→ **Collected data**
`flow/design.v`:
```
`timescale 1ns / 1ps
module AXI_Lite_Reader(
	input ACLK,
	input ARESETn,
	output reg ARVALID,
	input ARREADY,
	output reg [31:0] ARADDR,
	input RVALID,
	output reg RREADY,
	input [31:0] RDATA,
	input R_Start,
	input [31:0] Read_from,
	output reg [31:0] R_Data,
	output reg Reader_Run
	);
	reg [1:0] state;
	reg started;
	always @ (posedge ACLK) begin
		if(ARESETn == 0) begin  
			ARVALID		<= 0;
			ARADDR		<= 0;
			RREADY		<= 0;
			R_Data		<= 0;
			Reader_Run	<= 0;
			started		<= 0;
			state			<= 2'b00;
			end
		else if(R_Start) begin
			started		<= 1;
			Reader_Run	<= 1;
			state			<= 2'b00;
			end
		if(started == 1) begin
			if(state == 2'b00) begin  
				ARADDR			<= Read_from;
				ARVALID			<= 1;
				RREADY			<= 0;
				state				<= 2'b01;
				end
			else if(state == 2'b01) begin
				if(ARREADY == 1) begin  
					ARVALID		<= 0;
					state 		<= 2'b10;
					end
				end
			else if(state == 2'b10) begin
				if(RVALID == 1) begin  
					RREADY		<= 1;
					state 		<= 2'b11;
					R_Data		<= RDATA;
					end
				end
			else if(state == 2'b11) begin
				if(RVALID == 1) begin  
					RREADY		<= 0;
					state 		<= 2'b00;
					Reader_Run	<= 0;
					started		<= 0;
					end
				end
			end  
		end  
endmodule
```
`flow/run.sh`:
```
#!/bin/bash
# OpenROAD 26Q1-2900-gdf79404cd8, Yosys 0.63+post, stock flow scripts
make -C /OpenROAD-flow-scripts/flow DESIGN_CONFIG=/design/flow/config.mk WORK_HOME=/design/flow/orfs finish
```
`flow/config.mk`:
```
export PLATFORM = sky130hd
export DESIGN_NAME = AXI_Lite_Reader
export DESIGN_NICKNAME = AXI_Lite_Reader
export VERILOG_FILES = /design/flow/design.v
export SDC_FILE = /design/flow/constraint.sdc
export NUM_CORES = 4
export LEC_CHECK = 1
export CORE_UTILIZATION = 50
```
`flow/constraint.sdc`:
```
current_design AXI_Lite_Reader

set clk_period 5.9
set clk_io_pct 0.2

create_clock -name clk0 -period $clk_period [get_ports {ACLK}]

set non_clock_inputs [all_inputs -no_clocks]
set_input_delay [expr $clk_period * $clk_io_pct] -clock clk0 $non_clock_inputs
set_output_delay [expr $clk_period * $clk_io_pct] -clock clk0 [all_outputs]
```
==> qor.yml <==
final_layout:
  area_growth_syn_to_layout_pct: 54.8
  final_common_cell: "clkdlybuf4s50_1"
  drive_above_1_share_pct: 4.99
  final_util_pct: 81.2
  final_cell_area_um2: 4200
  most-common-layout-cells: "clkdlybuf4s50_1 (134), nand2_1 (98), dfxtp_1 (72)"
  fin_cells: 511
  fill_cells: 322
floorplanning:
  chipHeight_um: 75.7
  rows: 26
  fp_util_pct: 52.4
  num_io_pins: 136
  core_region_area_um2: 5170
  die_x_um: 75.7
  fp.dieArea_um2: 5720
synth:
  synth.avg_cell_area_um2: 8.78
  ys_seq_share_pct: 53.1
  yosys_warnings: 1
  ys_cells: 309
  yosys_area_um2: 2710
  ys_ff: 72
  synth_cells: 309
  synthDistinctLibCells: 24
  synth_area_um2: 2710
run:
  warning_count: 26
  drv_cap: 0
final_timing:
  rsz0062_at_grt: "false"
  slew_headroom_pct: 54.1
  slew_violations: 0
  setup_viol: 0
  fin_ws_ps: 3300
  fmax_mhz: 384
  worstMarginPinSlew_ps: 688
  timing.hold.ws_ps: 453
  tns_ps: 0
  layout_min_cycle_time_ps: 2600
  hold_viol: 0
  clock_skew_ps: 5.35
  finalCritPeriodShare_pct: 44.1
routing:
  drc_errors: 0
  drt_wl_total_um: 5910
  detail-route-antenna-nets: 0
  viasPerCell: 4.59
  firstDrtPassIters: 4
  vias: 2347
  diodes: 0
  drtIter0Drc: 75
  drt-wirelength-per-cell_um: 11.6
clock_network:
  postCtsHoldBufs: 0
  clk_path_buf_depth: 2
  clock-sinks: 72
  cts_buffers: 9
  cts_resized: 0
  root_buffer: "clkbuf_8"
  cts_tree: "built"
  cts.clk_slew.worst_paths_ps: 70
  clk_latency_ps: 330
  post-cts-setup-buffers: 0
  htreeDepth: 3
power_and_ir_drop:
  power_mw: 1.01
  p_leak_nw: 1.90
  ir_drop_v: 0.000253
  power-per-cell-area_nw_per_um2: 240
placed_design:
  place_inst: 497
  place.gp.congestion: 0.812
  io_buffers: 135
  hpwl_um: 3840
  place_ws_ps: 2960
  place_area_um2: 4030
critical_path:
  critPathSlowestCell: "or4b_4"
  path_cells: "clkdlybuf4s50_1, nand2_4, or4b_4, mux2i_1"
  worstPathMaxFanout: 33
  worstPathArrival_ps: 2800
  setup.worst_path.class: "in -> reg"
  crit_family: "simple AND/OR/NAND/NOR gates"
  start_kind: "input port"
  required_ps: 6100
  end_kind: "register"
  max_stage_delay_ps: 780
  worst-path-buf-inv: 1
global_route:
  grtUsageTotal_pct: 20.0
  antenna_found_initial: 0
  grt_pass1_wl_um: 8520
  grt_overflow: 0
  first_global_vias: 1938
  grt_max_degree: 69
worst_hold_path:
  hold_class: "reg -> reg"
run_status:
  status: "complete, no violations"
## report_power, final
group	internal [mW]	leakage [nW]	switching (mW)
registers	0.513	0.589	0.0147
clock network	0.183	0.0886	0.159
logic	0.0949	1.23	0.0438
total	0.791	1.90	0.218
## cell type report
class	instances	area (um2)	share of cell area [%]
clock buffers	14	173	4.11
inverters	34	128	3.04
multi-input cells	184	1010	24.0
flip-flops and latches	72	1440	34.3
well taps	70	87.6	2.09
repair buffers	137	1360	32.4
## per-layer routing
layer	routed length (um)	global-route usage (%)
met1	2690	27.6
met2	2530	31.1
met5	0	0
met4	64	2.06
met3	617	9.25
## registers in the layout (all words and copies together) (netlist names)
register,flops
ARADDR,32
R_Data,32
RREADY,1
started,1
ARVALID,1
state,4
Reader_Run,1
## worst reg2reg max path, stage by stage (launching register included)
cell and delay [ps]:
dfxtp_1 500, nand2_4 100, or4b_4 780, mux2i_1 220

* * *

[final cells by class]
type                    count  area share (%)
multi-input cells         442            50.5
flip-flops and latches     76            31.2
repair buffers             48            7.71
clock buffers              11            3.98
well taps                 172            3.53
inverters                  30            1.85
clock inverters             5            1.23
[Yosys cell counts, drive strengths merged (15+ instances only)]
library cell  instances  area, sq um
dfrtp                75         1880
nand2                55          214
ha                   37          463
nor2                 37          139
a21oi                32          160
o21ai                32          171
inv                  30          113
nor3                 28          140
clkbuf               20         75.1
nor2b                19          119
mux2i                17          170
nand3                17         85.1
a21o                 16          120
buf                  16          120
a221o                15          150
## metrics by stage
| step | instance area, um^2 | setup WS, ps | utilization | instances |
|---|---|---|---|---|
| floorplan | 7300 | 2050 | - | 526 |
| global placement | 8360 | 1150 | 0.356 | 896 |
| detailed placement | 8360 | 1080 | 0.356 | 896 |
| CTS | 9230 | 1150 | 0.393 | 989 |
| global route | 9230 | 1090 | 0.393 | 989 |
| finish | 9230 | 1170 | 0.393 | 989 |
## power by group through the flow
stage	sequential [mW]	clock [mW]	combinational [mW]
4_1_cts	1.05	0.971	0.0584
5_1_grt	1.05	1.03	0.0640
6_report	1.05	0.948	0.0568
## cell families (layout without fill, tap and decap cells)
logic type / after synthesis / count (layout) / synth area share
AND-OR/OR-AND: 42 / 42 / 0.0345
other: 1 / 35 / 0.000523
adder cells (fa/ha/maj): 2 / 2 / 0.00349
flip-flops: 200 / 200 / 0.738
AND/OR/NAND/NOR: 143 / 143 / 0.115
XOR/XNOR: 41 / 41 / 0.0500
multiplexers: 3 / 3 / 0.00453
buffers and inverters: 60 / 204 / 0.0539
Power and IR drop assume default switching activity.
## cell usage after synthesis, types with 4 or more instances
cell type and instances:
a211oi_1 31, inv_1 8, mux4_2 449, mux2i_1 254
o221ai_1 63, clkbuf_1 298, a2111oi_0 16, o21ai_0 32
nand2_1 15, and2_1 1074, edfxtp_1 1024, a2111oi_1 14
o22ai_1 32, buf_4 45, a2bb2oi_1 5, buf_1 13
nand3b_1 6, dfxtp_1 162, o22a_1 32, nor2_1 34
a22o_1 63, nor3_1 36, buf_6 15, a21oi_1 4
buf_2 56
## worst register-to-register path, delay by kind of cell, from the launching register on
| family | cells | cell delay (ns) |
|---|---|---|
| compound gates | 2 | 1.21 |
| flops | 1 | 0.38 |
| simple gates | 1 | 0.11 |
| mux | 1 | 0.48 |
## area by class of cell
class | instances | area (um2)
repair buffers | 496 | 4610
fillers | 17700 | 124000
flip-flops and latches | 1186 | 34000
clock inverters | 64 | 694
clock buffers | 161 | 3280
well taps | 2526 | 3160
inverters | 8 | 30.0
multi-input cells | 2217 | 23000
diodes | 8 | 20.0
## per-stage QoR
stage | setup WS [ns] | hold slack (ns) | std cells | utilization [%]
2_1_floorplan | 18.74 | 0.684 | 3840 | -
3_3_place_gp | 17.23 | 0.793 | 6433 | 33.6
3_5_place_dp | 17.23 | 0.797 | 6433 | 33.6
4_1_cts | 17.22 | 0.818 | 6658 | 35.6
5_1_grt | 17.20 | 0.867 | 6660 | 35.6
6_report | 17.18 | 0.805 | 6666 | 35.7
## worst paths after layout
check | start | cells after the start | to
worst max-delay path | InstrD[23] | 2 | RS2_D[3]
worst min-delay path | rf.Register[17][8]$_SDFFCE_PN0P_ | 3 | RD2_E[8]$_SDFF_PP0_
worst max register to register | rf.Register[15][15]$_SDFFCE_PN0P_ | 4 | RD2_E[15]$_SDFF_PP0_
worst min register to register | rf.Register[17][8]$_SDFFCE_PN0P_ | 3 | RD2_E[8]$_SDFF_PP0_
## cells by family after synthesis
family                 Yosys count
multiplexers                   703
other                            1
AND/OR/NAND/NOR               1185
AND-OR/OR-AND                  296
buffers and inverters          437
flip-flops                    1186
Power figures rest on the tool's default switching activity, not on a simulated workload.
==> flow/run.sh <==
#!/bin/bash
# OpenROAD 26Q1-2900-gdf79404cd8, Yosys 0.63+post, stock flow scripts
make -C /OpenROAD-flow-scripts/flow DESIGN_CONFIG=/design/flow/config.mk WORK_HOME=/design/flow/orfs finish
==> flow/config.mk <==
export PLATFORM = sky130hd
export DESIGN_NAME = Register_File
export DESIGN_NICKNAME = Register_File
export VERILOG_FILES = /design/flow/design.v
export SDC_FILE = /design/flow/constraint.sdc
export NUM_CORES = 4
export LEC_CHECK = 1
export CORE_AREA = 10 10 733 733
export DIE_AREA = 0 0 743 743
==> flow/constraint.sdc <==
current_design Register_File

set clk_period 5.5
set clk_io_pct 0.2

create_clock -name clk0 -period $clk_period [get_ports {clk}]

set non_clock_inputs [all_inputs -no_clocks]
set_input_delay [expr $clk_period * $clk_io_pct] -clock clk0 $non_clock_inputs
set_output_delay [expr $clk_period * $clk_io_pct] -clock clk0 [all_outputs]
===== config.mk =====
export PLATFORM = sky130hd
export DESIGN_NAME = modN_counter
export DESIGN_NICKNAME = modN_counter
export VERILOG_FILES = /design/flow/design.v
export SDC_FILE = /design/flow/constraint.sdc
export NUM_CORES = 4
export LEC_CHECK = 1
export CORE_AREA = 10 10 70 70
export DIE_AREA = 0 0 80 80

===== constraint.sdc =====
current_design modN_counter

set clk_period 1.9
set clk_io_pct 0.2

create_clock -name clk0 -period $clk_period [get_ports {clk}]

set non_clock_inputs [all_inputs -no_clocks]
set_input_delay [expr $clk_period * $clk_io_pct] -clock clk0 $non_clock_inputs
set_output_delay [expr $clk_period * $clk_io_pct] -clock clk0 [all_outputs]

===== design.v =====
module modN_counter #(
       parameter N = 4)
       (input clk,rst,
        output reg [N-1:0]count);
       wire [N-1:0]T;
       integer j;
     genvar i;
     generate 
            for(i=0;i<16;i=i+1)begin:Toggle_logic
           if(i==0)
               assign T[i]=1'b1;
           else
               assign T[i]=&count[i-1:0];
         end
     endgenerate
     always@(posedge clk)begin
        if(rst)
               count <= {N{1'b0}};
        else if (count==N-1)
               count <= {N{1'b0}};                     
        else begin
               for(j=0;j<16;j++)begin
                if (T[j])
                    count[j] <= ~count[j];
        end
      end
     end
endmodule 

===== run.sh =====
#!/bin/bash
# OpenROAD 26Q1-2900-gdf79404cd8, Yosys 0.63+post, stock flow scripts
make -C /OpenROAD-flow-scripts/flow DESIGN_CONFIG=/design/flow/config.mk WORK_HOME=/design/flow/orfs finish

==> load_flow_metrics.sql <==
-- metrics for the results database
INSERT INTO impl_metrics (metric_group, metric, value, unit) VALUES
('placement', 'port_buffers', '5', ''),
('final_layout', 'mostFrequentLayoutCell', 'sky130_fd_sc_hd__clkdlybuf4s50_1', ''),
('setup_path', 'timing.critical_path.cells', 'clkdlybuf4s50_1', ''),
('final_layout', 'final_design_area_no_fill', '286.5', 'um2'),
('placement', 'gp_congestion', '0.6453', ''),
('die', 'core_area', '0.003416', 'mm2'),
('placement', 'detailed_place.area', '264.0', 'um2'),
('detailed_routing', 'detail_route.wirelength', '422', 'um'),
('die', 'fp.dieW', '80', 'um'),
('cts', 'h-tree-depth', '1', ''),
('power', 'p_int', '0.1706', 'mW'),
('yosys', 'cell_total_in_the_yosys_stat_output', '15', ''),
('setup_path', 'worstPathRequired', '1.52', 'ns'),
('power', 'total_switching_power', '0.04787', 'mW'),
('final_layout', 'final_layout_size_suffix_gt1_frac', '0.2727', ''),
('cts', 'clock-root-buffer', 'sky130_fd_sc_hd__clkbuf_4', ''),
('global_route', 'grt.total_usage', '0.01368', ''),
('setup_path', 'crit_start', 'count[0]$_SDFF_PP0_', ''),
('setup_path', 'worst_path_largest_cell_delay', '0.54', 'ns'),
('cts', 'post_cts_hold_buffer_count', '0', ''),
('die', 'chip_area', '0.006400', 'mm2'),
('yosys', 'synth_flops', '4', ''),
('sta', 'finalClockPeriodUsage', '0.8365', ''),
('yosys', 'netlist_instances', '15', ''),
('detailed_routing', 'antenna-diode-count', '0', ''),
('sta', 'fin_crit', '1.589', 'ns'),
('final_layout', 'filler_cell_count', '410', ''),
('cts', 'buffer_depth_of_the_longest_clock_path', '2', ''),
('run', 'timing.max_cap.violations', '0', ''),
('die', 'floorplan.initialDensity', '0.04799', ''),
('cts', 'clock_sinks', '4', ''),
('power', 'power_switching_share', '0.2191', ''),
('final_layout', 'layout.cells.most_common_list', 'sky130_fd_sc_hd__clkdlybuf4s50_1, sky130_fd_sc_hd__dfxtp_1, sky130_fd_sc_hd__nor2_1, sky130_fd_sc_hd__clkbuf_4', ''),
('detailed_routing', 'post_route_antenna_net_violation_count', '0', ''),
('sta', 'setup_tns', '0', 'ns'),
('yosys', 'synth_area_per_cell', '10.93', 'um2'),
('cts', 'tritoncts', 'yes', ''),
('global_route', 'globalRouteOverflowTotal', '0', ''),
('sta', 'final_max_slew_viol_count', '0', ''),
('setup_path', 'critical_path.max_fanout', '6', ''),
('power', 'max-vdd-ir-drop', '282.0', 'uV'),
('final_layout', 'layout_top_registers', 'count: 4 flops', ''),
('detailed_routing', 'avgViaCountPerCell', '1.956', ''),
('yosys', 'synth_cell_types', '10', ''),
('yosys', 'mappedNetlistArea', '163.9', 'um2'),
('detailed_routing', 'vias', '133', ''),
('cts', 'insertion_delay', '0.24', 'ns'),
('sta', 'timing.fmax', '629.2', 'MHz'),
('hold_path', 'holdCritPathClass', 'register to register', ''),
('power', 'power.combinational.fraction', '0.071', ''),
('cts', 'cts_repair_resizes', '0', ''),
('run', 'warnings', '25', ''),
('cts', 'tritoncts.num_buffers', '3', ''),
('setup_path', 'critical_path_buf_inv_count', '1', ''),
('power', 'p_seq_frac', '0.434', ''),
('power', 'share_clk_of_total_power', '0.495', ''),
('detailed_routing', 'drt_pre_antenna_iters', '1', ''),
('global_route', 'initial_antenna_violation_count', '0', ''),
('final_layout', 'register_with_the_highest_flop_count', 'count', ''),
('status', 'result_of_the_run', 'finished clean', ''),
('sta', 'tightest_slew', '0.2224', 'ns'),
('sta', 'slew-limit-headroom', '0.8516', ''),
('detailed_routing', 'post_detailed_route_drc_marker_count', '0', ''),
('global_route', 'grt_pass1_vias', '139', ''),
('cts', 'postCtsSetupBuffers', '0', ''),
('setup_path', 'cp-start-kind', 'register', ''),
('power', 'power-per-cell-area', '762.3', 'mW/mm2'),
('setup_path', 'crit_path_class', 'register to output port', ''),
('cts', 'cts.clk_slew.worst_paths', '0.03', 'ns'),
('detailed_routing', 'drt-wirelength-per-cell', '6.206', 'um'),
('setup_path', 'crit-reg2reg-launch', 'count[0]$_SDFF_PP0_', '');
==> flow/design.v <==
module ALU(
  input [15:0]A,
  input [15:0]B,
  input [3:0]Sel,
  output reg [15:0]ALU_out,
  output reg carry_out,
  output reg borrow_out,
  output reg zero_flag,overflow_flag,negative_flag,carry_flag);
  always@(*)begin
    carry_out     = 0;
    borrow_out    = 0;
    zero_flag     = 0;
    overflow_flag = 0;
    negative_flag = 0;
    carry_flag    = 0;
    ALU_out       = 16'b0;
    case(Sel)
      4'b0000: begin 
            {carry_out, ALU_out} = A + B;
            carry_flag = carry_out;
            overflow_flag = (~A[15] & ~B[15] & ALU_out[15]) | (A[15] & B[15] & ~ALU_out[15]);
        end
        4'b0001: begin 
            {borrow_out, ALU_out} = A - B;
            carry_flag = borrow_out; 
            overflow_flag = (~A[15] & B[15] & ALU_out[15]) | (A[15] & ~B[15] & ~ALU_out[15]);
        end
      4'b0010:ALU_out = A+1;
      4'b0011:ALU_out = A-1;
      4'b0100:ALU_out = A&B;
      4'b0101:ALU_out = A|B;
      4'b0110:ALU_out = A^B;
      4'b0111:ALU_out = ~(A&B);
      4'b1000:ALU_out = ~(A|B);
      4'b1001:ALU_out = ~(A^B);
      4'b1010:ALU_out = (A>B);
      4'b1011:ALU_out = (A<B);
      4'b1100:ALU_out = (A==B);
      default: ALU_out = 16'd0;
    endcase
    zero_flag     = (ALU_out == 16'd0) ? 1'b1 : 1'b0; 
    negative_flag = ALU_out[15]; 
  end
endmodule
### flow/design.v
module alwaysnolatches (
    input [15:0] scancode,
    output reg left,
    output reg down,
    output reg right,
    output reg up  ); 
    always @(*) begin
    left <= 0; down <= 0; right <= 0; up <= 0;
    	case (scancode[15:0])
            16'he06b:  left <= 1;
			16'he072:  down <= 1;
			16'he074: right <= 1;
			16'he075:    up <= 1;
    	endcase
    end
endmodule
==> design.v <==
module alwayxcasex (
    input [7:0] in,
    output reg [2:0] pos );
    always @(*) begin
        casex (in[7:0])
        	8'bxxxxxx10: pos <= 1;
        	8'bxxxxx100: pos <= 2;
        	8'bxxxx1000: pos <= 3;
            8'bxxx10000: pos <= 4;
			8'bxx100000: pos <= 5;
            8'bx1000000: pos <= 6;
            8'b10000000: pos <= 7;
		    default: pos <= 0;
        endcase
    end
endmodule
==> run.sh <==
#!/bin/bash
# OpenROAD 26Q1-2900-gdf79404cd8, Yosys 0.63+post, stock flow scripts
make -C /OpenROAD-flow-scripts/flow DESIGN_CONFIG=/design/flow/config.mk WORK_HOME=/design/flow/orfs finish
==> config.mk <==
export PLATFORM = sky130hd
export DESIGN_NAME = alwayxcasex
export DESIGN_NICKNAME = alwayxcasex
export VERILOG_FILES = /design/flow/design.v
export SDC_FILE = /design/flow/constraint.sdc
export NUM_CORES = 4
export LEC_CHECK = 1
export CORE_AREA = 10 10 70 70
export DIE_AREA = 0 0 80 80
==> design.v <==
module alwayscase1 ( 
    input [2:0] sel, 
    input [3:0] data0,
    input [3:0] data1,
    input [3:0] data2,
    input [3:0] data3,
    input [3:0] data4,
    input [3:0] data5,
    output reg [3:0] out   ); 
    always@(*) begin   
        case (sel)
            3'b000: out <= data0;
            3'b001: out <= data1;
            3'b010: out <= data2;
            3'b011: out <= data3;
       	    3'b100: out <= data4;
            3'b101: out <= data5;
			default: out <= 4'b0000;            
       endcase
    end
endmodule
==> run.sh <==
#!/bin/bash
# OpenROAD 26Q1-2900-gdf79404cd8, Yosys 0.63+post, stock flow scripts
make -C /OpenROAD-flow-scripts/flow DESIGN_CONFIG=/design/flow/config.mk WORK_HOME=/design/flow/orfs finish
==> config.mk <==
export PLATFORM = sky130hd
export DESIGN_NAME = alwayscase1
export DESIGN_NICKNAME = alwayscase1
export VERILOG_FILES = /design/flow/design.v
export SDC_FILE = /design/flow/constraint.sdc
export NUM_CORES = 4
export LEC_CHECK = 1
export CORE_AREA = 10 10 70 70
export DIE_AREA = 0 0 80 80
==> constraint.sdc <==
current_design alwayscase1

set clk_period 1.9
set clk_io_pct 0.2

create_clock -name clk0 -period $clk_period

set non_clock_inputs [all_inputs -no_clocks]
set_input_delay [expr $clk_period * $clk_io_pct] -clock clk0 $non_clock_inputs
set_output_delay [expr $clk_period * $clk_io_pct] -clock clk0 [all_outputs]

→ **WORK TO COMPLETE**
What belongs in the answer is each line of the data that has the word "after".

→ **ANSWER AREA**
logic type / after synthesis / count (layout) / synth area share
## cell usage after synthesis, types with 4 or more instances
## worst paths after layout
check | start | cells after the start | to
## cells by family after synthesis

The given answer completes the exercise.